When I set save_step
other than -1, the program outputs an exception
self.actor.model, os.path.join(args.ckpt_path, "_actor"), tag, args.max_ckpt_num, args.max_ckpt_mem
AttributeError: 'Namespace' object has no attribute 'ckpt_path'
https://github.com/OpenLLMAI/OpenRLHF/blob/3c918755faa31ee810f3624a82ba5f7879e4f8d3/openrlhf/trainer/ppo_trainer.py#L378-L385
These three args are indeed not included in train_ppo_ray.py
and I don't see arg.save_path
being used.
I did see this issue was mentioned in #133, wondering if there's any update.
Yes, we haven't fully developed and tested this feature yet. Welcome contribution
i'm happy to look into it, but how have you guys been saving models?
Hi @mickel-liu, have you figured this out? I have no choice but to use train_ppo_ray.py
for PPO instead of train_ppo.py
, because it doesn't OOM during model loading in my configuration. I am looking into ways to save checkpoints during/after training, and was hoping if you have delved into this feature as well.
Hi @mickel-liu, have you figured this out? I have no choice but to use
train_ppo_ray.py
for PPO instead oftrain_ppo.py
, because it doesn't OOM during model loading in my configuration. I am looking into ways to save checkpoints during/after training, and was hoping if you have delved into this feature as well.

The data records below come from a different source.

### config.mk
export PLATFORM = sky130hd
export DESIGN_NAME = afp_cmd
export DESIGN_NICKNAME = d
export VERILOG_FILES = /design/src/afp_pkg.sv /design/src/afp_cmd.sv /design/src/afp_cyc_timer.sv /design/src/afp_pin_nv.sv
export SDC_FILE = /design/constraint.sdc
export NUM_CORES = 1
export LEC_CHECK = 0
export ABC_CLOCK_PERIOD_IN_PS = 5800
export BUFFER_PORTS_ARGS = -buffer_cell sky130_fd_sc_hd__buf_4
export CORE_ASPECT_RATIO = 1.5
export CORE_MARGIN = 4
export CORE_UTILIZATION = 47
export CTS_CLUSTER_DIAMETER = 30
export DETAILED_ROUTE_END_ITERATION = 7
export PLACE_DENSITY = 0.67
export SETUP_SLACK_MARGIN = 0.02
export SYNTH_ARGS = -nofsm -noshare
export SYNTH_HDL_FRONTEND = slang
export SYNTH_SLANG_ARGS = --single-unit
### constraint.sdc
create_clock -name ref_clk -period 5.8 [get_ports ref_clk]
set_clock_uncertainty 0.15 [all_clocks]
set_input_delay 0 -clock ref_clk [delete_from_list [all_inputs] [get_ports ref_clk]]
set_output_delay 0 -clock ref_clk [all_outputs]
set_load 0.01 [all_outputs]
### src/afp_pkg.sv
// Shared constants for the feature and power mode command handler
`default_nettype none
package afp_pkg;
   // Command codes
   localparam logic [7:0] CMD_SET_FEATURES = 8'hef;
   localparam logic [7:0] CMD_IDLE_A = 8'h97;
   localparam logic [7:0] CMD_IDLE_B = 8'he3;
   localparam logic [7:0] CMD_SLEEP_A = 8'h99;
   localparam logic [7:0] CMD_SLEEP_B = 8'he6;
   localparam logic [7:0] CMD_PIN_MODE = 8'h8b;
   // Feature codes
   localparam logic [7:0] FEAT_8BIT_ON = 8'h01;
   localparam logic [7:0] FEAT_8BIT_OFF = 8'h81;
   localparam logic [7:0] FEAT_WC_ON = 8'h02;
   localparam logic [7:0] FEAT_WC_OFF = 8'h82;
   localparam logic [7:0] FEAT_XFER_MODE = 8'h03;
   localparam logic [7:0] FEAT_APM_ON = 8'h05;
   localparam logic [7:0] FEAT_APM_OFF = 8'h85;
   localparam logic [7:0] FEAT_EPO_ON = 8'h09;
   localparam logic [7:0] FEAT_EPO_OFF = 8'h89;
   localparam logic [7:0] FEAT_RLA_OFF = 8'h55;
   localparam logic [7:0] FEAT_RLA_ON = 8'haa;
   localparam logic [7:0] FEAT_POR_KEEP = 8'h66;
   localparam logic [7:0] FEAT_POR_RESTORE = 8'hcc;
   localparam logic [7:0] FEAT_NOP_A = 8'h69;
   localparam logic [7:0] FEAT_NOP_B = 8'h96;
   localparam logic [7:0] FEAT_NOP_C = 8'h97;
   // Pin mode command signature and selectors
   localparam logic [7:0] SIG_CYL_HIGH = 8'h6e;
   localparam logic [7:0] SIG_CYL_LOW = 8'h44;
   localparam logic [7:0] SIG_SEC_NUM = 8'h72;
   localparam logic [7:0] SIG_SEC_CNT = 8'h50;
   localparam logic [7:0] PIN_SEL_PROTECT = 8'haa;
   localparam logic [7:0] PIN_SEL_POWERDOWN = 8'h55;
   localparam logic [7:0] DRVHEAD_MASK = 8'h10;
   // Transfer mode field layout
   localparam int XFER_TYPE_LSB = 3;
   localparam logic [4:0] XT_PIO_DEFAULT = 5'h00;
   localparam logic [4:0] XT_PIO_FLOW = 5'h01;
   localparam logic [4:0] XT_MW_DMA = 5'h04;
   localparam logic [4:0] XT_UDMA = 5'h08;
   localparam logic [2:0] XM_IORDY_ON = 3'h0;
   localparam logic [2:0] XM_IORDY_OFF = 3'h1;
   // Reset values
   localparam logic [7:0] RESET_XFER_MODE = 8'h00;
   localparam logic [7:0] DEFAULT_IDLE_COUNT = 8'h03;
   // Timing
   localparam int CLK_HZ = 10_000_000;
   localparam int IDLE_TICK_MS = 5;
   localparam int IDLE_TICK_CYC = CLK_HZ / 1000 * IDLE_TICK_MS;
   localparam int SLEEP_DEFAULT_MS = 15;
   localparam int SLEEP_DEFAULT_CYC = CLK_HZ / 1000 * SLEEP_DEFAULT_MS;
   // Command sequencer states
   typedef enum logic [2:0] {
      AFP_IDLE = 3'b000,
      AFP_EXEC = 3'b001,
      AFP_FLUSH = 3'b010,
      AFP_DONE = 3'b011
   } afp_state_t;
endpackage
`default_nettype wire
### src/afp_cmd.sv
// Feature, idle, sleep and pin mode command handler
`default_nettype none
// Contract
// 01H byte-wide data, 81H back to 16-bit
// No 16-bit indicator while byte-wide mode
// 02H/82H write cache; flush before complete
// 03H uses sector count type and mode
// Type 0: 000b IORDY on, 001b off
// PIO flow, MW DMA, UDMA; reject invalid modes
// 05H/85H advanced power management on/off
// 09H/89H extended power operations on/off
// 55H/AAH look-ahead off/on, default off
// 66H/CCH soft reset keeps/restores defaults
// 69H, 96H, 97H accepted, no change
// Idle: busy, idle, unbusy, interrupt
// Idle nonzero count loads 5 ms timer
// Idle zero count uses 3 ticks
// Sleep: busy, sleep, unbusy, interrupt
// Any command or reset wakes sleep
// Inactivity timer enters sleep, 15 ms default
// 8BH with AAH selects write-protect
// 8BH with 55H selects power-down
// Pin starts as write-protect
// Signature mismatch makes command invalid
// Pin mode kept across resets, power
// Unknown feature aborts, settings unchanged
module afp_cmd #(
   parameter int MAX_PIO_MODE = 6, // Highest flow-controlled PIO mode
   parameter int MAX_MWDMA_MODE = 4, // Highest multiword DMA mode
   parameter int MAX_UDMA_MODE = 6, // Highest Ultra DMA mode
   parameter int TICK_CYC = afp_pkg::IDLE_TICK_CYC, // Cycles per 5 ms tick
   parameter int SLEEP_CYC = afp_pkg::SLEEP_DEFAULT_CYC // Inactivity cycles before sleep
) (
   input wire logic ref_clk, // 10 MHz clock
   input wire logic rst, // Synchronous reset, hard
   input wire logic soft_rst, // Software reset pulse
   input wire logic cmd_valid, // Command register written
   input wire logic [7:0] cmd_code, // Command code
   input wire logic [7:0] feature, // Feature register
   input wire logic [7:0] sec_cnt, // Sector count register
   input wire logic [7:0] sec_num, // Sector number register
   input wire logic [7:0] cyl_low, // Cylinder low register
   input wire logic [7:0] cyl_high, // Cylinder high register
   input wire logic [7:0] drv_head, // Drive/head register
   input wire logic host_activity, // Any host access, holds off sleep
   input wire logic data_reg_access, // Host is accessing data register
   input wire logic flush_done, // Cache flush finished
   input wire logic nv_valid, // Stored pin mode programmed
   input wire logic nv_value, // Stored pin mode
   output logic busy, // Busy status
   output logic irq, // Host interrupt pulse
   output logic abort_err, // Abort error on last command
   output logic flush_req, // Request cache flush
   output logic byte_mode, // Byte-wide data lanes
   output logic sixteen_bit_cycle_indicator, // 16-bit cycle, active high
   output logic wcache_en, // Write cache enabled
   output logic [7:0] xfer_mode, // Selected transfer mode value
   output logic apm_en, // Advanced power management
   output logic epo_en, // Extended power operations
   output logic rla_en, // Read look-ahead
   output logic por_defaults_en, // Soft reset restores defaults
   output logic idle_mode, // In idle mode
   output logic sleep_mode, // In sleep mode
   output logic auto_pd_en, // Automatic power-down armed
   output logic [7:0] idle_count, // Timer count in 5 ms ticks
   output logic pin_pd_mode, // Pin mode: 1 power-down, 0 protect
   output logic nv_wr, // Program store strobe
   output logic nv_wr_val // Value to program
);
   afp_pkg::afp_state_t st_r, st_nxt; // Sequencer
   logic [7:0] cmd_r, cmd_nxt, feat_r, feat_nxt, sc_r, sc_nxt; // Latched command
   logic sig_ok_r, sig_ok_nxt; // Pin command signature matched
   logic busy_r, busy_nxt, irq_r, irq_nxt, abrt_r, abrt_nxt, fl_r, fl_nxt;
   logic byte_r, byte_nxt, wc_r, wc_nxt, apm_r, apm_nxt, epo_r, epo_nxt;
   logic rla_r, rla_nxt, por_r, por_nxt, idle_r, idle_nxt, slp_r, slp_nxt;
   logic apd_r, apd_nxt, ind_r, ind_nxt, nvw_r, nvw_nxt, nvv_r, nvv_nxt, pin_r;
   logic [7:0] xm_r, xm_nxt, icnt_r, icnt_nxt;
   logic tick_load, tick_exp, inact_load, inact_exp;
   logic [7:0] ticks_r, ticks_nxt; // Idle ticks left
   logic pin_mode; // From store

   // Transfer mode value check
   function automatic logic xfer_ok(input logic [7:0] v);
      logic [4:0] t;
      logic [2:0] m;
      t = v[7:afp_pkg::XFER_TYPE_LSB];
      m = v[afp_pkg::XFER_TYPE_LSB-1:0];
      case (t)
         afp_pkg::XT_PIO_DEFAULT: xfer_ok = (m == afp_pkg::XM_IORDY_ON) || (m == afp_pkg::XM_IORDY_OFF);
         afp_pkg::XT_PIO_FLOW: xfer_ok = (32'(m) <= MAX_PIO_MODE);
         afp_pkg::XT_MW_DMA: xfer_ok = (32'(m) <= MAX_MWDMA_MODE);
         afp_pkg::XT_UDMA: xfer_ok = (32'(m) <= MAX_UDMA_MODE);
         default: xfer_ok = 1'b0; // Reserved types
      endcase
   endfunction

   // Idle or sleep command decode
   function automatic logic is_idle(input logic [7:0] c);
      is_idle = (c == afp_pkg::CMD_IDLE_A) || (c == afp_pkg::CMD_IDLE_B);
   endfunction

   function automatic logic is_sleep(input logic [7:0] c);
      is_sleep = (c == afp_pkg::CMD_SLEEP_A) || (c == afp_pkg::CMD_SLEEP_B);
   endfunction

   // Sequencer and settings next state
   always_comb begin
      st_nxt = st_r;
      cmd_nxt = cmd_r;
      feat_nxt = feat_r;
      sc_nxt = sc_r;
      sig_ok_nxt = sig_ok_r;
      busy_nxt = busy_r;
      irq_nxt = 1'b0;
      abrt_nxt = abrt_r;
      fl_nxt = fl_r;
      byte_nxt = byte_r;
      wc_nxt = wc_r;
      xm_nxt = xm_r;
      apm_nxt = apm_r;
      epo_nxt = epo_r;
      rla_nxt = rla_r;
      por_nxt = por_r;
      idle_nxt = idle_r;
      slp_nxt = slp_r;
      apd_nxt = apd_r;
      icnt_nxt = icnt_r;
      nvw_nxt = 1'b0;
      nvv_nxt = nvv_r;
      tick_load = 1'b0;
      // Soft reset: wakes, restores defaults unless kept
      if (soft_rst) begin
         slp_nxt = 1'b0;
         if (por_r) begin
            byte_nxt = 1'b0;
            wc_nxt = 1'b0;
            xm_nxt = afp_pkg::RESET_XFER_MODE;
            apm_nxt = 1'b0;
            epo_nxt = 1'b0;
            rla_nxt = 1'b0;
         end
      end
      case (st_r)
         afp_pkg::AFP_IDLE: begin
            if (cmd_valid) begin
               cmd_nxt = cmd_code;
               feat_nxt = feature;
               sc_nxt = sec_cnt;
               sig_ok_nxt = (cyl_high == afp_pkg::SIG_CYL_HIGH) && (cyl_low == afp_pkg::SIG_CYL_LOW) &&
                  (sec_num == afp_pkg::SIG_SEC_NUM) && (sec_cnt == afp_pkg::SIG_SEC_CNT) &&
                  ((drv_head & ~afp_pkg::DRVHEAD_MASK) == 8'h00);
               busy_nxt = 1'b1;
               slp_nxt = 1'b0;
               abrt_nxt = 1'b0;
               st_nxt = afp_pkg::AFP_EXEC;
            end
         end
         afp_pkg::AFP_EXEC: begin
            st_nxt = afp_pkg::AFP_DONE;
            if (is_idle(cmd_r)) begin
               idle_nxt = 1'b1;
               apd_nxt = 1'b1;
               icnt_nxt = (sc_r == 8'h00) ? afp_pkg::DEFAULT_IDLE_COUNT : sc_r;
               tick_load = 1'b1;
            end else if (is_sleep(cmd_r)) begin
               slp_nxt = 1'b1;
               idle_nxt = 1'b0;
            end else if (cmd_r == afp_pkg::CMD_PIN_MODE) begin
               if (sig_ok_r && feat_r == afp_pkg::PIN_SEL_PROTECT) begin
                  nvw_nxt = 1'b1;
                  nvv_nxt = 1'b0;
               end else if (sig_ok_r && feat_r == afp_pkg::PIN_SEL_POWERDOWN) begin
                  nvw_nxt = 1'b1;
                  nvv_nxt = 1'b1;
               end else begin
                  abrt_nxt = 1'b1;
               end
            end else if (cmd_r == afp_pkg::CMD_SET_FEATURES) begin
               case (feat_r)
                  afp_pkg::FEAT_8BIT_ON: byte_nxt = 1'b1;
                  afp_pkg::FEAT_8BIT_OFF: byte_nxt = 1'b0;
                  afp_pkg::FEAT_WC_ON: wc_nxt = 1'b1;
                  afp_pkg::FEAT_WC_OFF: begin
                     wc_nxt = 1'b0;
                     fl_nxt = 1'b1;
                     st_nxt = afp_pkg::AFP_FLUSH;
                  end
                  afp_pkg::FEAT_XFER_MODE: begin
                     if (xfer_ok(sc_r)) begin
                        xm_nxt = sc_r;
                     end else begin
                        abrt_nxt = 1'b1;
                     end
                  end
                  afp_pkg::FEAT_APM_ON: apm_nxt = 1'b1;
                  afp_pkg::FEAT_APM_OFF: apm_nxt = 1'b0;
                  afp_pkg::FEAT_EPO_ON: epo_nxt = 1'b1;
                  afp_pkg::FEAT_EPO_OFF: epo_nxt = 1'b0;
                  afp_pkg::FEAT_RLA_OFF: rla_nxt = 1'b0;
                  afp_pkg::FEAT_RLA_ON: rla_nxt = 1'b1;
                  afp_pkg::FEAT_POR_KEEP: por_nxt = 1'b0;
                  afp_pkg::FEAT_POR_RESTORE: por_nxt = 1'b1;
                  afp_pkg::FEAT_NOP_A, afp_pkg::FEAT_NOP_B, afp_pkg::FEAT_NOP_C: ;
                  default: abrt_nxt = 1'b1;
               endcase
            end else begin
               abrt_nxt = 1'b1; // Unhandled code
            end
         end
         afp_pkg::AFP_FLUSH: begin
            // Completion waits for the flush so no cached data is lost
            if (flush_done) begin
               fl_nxt = 1'b0;
               st_nxt = afp_pkg::AFP_DONE;
            end
         end
         afp_pkg::AFP_DONE: begin
            busy_nxt = 1'b0;
            irq_nxt = 1'b1;
            st_nxt = afp_pkg::AFP_IDLE;
         end
         default: st_nxt = afp_pkg::AFP_IDLE;
      endcase
      // Inactivity timeout puts the device to sleep on its own
      if (inact_exp && st_r == afp_pkg::AFP_IDLE && !cmd_valid) begin
         slp_nxt = 1'b1;
         idle_nxt = 1'b0;
      end
   end

   // Idle tick counter: counts down 5 ms ticks, then holds at zero
   always_comb begin
      ticks_nxt = ticks_r;
      if (tick_load) begin
         ticks_nxt = icnt_nxt;
      end else if (tick_exp && ticks_r != 8'h00) begin
         ticks_nxt = ticks_r - 8'h01;
      end
   end

   // Settings and status registers
   always_ff @(posedge ref_clk) begin
      if (rst) begin
         st_r <= afp_pkg::AFP_IDLE;
         cmd_r <= 8'h00;
         feat_r <= 8'h00;
         sc_r <= 8'h00;
         sig_ok_r <= 1'b0;
         busy_r <= 1'b0;
         irq_r <= 1'b0;
         abrt_r <= 1'b0;
         fl_r <= 1'b0;
         byte_r <= 1'b0;
         wc_r <= 1'b0;
         xm_r <= afp_pkg::RESET_XFER_MODE;
         apm_r <= 1'b0;
         epo_r <= 1'b0;
         rla_r <= 1'b0;
         por_r <= 1'b1;
         idle_r <= 1'b0;
         slp_r <= 1'b0;
         apd_r <= 1'b0;
         icnt_r <= afp_pkg::DEFAULT_IDLE_COUNT;
         nvw_r <= 1'b0;
         nvv_r <= 1'b0;
         ind_r <= 1'b0;
         ticks_r <= 8'h00;
         pin_r <= 1'b0;
      end else begin
         st_r <= st_nxt;
         cmd_r <= cmd_nxt;
         feat_r <= feat_nxt;
         sc_r <= sc_nxt;
         sig_ok_r <= sig_ok_nxt;
         busy_r <= busy_nxt;
         irq_r <= irq_nxt;
         abrt_r <= abrt_nxt;
         fl_r <= fl_nxt;
         byte_r <= byte_nxt;
         wc_r <= wc_nxt;
         xm_r <= xm_nxt;
         apm_r <= apm_nxt;
         epo_r <= epo_nxt;
         rla_r <= rla_nxt;
         por_r <= por_nxt;
         idle_r <= idle_nxt;
         slp_r <= slp_nxt;
         apd_r <= apd_nxt;
         icnt_r <= icnt_nxt;
         nvw_r <= nvw_nxt;
         nvv_r <= nvv_nxt;
         ind_r <= ind_nxt;
         ticks_r <= ticks_nxt;
         pin_r <= pin_mode;
      end
   end

   // Indicator held low in byte mode
   always_comb begin
      ind_nxt = data_reg_access && !byte_nxt;
   end

   // Tick timer repeats while idle ticks remain
   afp_cyc_timer #(.WIDTH(32)) u_tick (
      .ref_clk(ref_clk),
      .rst(rst),
      .load(tick_load || (tick_exp && ticks_r > 8'h01)),
      .load_val(32'(TICK_CYC)),
      .stop(cmd_valid),
      .running(),
      .expired(tick_exp)
   );

   // Inactivity timer restarts on any host activity
   assign inact_load = host_activity || cmd_valid || (st_r != afp_pkg::AFP_IDLE);
   afp_cyc_timer #(.WIDTH(32)) u_inact (
      .ref_clk(ref_clk),
      .rst(rst),
      .load(inact_load),
      .load_val(32'(SLEEP_CYC)),
      .stop(slp_r),
      .running(),
      .expired(inact_exp)
   );

   // Mode store outlives every reset
   afp_pin_nv u_nv (
      .ref_clk(ref_clk),
      .nv_valid(nv_valid),
      .nv_value(nv_value),
      .wr(nvw_r),
      .wr_val(nvv_r),
      .pd_mode(pin_mode)
   );

   assign busy = busy_r;
   assign irq = irq_r;
   assign abort_err = abrt_r;
   assign flush_req = fl_r;
   assign byte_mode = byte_r;
   assign sixteen_bit_cycle_indicator = ind_r;
   assign wcache_en = wc_r;
   assign xfer_mode = xm_r;
   assign apm_en = apm_r;
   assign epo_en = epo_r;
   assign rla_en = rla_r;
   assign por_defaults_en = por_r;
   assign idle_mode = idle_r;
   assign sleep_mode = slp_r;
   assign auto_pd_en = apd_r;
   assign idle_count = icnt_r;
   assign pin_pd_mode = pin_r;
   assign nv_wr = nvw_r;
   assign nv_wr_val = nvv_r;

   a_byte_no_ind: assert property (@(posedge ref_clk) disable iff (rst)
      byte_r |-> !ind_r) else $error("indicator asserted in byte mode");
   a_done_irq: assert property (@(posedge ref_clk) disable iff (rst)
      $fell(busy_r) |-> irq_r) else $error("busy fell without interrupt");
   a_idle_zero: assert property (@(posedge ref_clk) disable iff (rst)
      (st_r == afp_pkg::AFP_EXEC && is_idle(cmd_r) && sc_r == 8'h00) |=> icnt_r == 8'h03)
      else $error("idle zero count not 3");
   a_idle_load: assert property (@(posedge ref_clk) disable iff (rst)
      (st_r == afp_pkg::AFP_EXEC && is_idle(cmd_r) && sc_r != 8'h00) |=> icnt_r == $past(sc_r) && apd_r)
      else $error("idle count not loaded");
   a_sleep_cmd: assert property (@(posedge ref_clk) disable iff (rst)
      (st_r == afp_pkg::AFP_EXEC && is_sleep(cmd_r)) |=> slp_r ##1 !busy_r && irq_r)
      else $error("sleep sequence wrong");
   a_wake: assert property (@(posedge ref_clk) disable iff (rst)
      (cmd_valid && st_r == afp_pkg::AFP_IDLE) |=> !slp_r) else $error("command did not wake");
   a_flush_hold: assert property (@(posedge ref_clk) disable iff (rst)
      fl_r |-> busy_r) else $error("completed before flush");
   a_bad_feat: assert property (@(posedge ref_clk) disable iff (rst)
      (st_r == afp_pkg::AFP_EXEC && cmd_r == afp_pkg::CMD_SET_FEATURES && feat_r == 8'h00)
      |=> abrt_r && $stable(xm_r) && $stable(wc_r)) else $error("bad feature not aborted");
   a_pin_sig: assert property (@(posedge ref_clk) disable iff (rst)
      (st_r == afp_pkg::AFP_EXEC && cmd_r == afp_pkg::CMD_PIN_MODE && !sig_ok_r) |=> abrt_r && !nvw_r)
      else $error("bad signature accepted");
endmodule
`default_nettype wire

### src/afp_cyc_timer.sv
// Down counter that pulses once when a loaded cycle count runs out
`default_nettype none
module afp_cyc_timer #(
   parameter int WIDTH = 32
) (
   input wire logic ref_clk, // System clock
   input wire logic rst, // Synchronous reset
   input wire logic load, // Load and start
   input wire logic [WIDTH-1:0] load_val, // Cycles to run
   input wire logic stop, // Halt without expiry
   output logic running, // Counting
   output logic expired // One-cycle pulse at end
);
   logic [WIDTH-1:0] cnt_r, cnt_nxt; // Remaining cycles
   logic run_r, run_nxt; // Active flag
   logic exp_r, exp_nxt; // Expiry pulse

   // Next count; load beats stop beats decrement
   always_comb begin
      cnt_nxt = cnt_r;
      run_nxt = run_r;
      exp_nxt = 1'b0;
      if (load) begin
         cnt_nxt = (load_val == '0) ? WIDTH'(1) : load_val;
         run_nxt = 1'b1;
      end else if (stop) begin
         run_nxt = 1'b0;
      end else if (run_r) begin
         if (cnt_r == WIDTH'(1)) begin
            run_nxt = 1'b0;
            exp_nxt = 1'b1;
         end
         cnt_nxt = cnt_r - WIDTH'(1);
      end
   end

   // Registers
   always_ff @(posedge ref_clk) begin
      if (rst) begin
         cnt_r <= '0;
         run_r <= 1'b0;
         exp_r <= 1'b0;
      end else begin
         cnt_r <= cnt_nxt;
         run_r <= run_nxt;
         exp_r <= exp_nxt;
      end
   end

   assign running = run_r;
   assign expired = exp_r;
endmodule
`default_nettype wire

### src/afp_pin_nv.sv
// Non-volatile keeper for the shared protect or power-down pin mode
`default_nettype none
module afp_pin_nv (
   input wire logic ref_clk, // System clock
   input wire logic nv_valid, // Stored value is programmed
   input wire logic nv_value, // Stored value, 1 = power-down
   input wire logic wr, // Program request
   input wire logic wr_val, // Value to program
   output logic pd_mode // 1 = power-down, 0 = protect
);
   // No reset: the mode survives every reset; an unprogrammed store reads protect
   logic mode_r, mode_nxt; // Mirror of the stored mode

   // Follow the store each cycle; a program request overrides it
   always_comb begin
      mode_nxt = nv_valid & nv_value;
      if (wr) begin
         mode_nxt = wr_val;
      end
   end

   always_ff @(posedge ref_clk) begin
      mode_r <= mode_nxt;
   end

   // Bypass so a new mode shows in the cycle it is programmed
   assign pd_mode = wr ? wr_val : mode_r;
endmodule
`default_nettype wire

==> results of run 1 <==
[flip-flops by register name (all words and copies together) (netlist names), 2 cells and up]
signal         count
u_inact.cnt_r     32
cmd_r              8
xfer_mode          8
sc_r               8
feat_r             8
st_r               2
idle_count         8
[final timing paths]
check,startpoint,endpoint,slack [ns],cells past startpoint
max,st_r[1],xfer_mode[4],2.90,7
min,rst,busy,0.03,2
min reg2reg,u_nv.mode_r,pin_pd_mode,0.31,2
max reg2reg,st_r[1],xfer_mode[4],2.90,7
[through the flow]
stage | hold WS (ns) | power [mW]
after floorplan | -0.03743 | 1.064
after global placement | 0.06188 | 1.174
after detailed placement | 0.07524 | 1.187
after CTS | 0.02745 | 1.792
after global routing | 0.07723 | 1.882
final | 0.03366 | 1.783
[cells by family after synthesis]
family	after synthesis
mux	10
simple gates	252
fa+ha+maj	6
buf+inv	37
compound gates	109
xor+xnor	18
flops	95
[worst max-delay path, stage by stage, from the launching register on]
cell and delay, ns:
dfxtp_1 0.34, inv_1 0.09, ha_1 0.25, nand2_1 0.11, or3_1 0.47, a2111oi_2 0.99
a211oi_1 0.16, and2_1 0.22
[timing repair]
| action | in CTS | in global routing |
|---|---|---|
| endpoints found under the hold margin | 44 | 0 |
| hold buffers | 34 | 0 |
| setup endpoints to repair | 0 | 0 |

Hi, I did look into the code and found out the saving checkpoints feature is not yet implemented. But actually saving checkpoints wasn't what I was looking for, I want the actual model checkpoints, not the intermediate states as being referred in this repo. So I ended up changing the code on my fork and now it saves model checkpoints after a pre-set amount of iterations. Here's the code in my fork: https://github.com/mickelliu/OpenRLHF/blob/a7f21aa26ac027fcf30ca1c588e01cf07c67cb6f/openrlhf/trainer/ppo_trainer.py#L428-L442
Regardless of ckpt feature is being officially implemented, train_ppo_ray.py
will save a model checkpoint at the end of the training.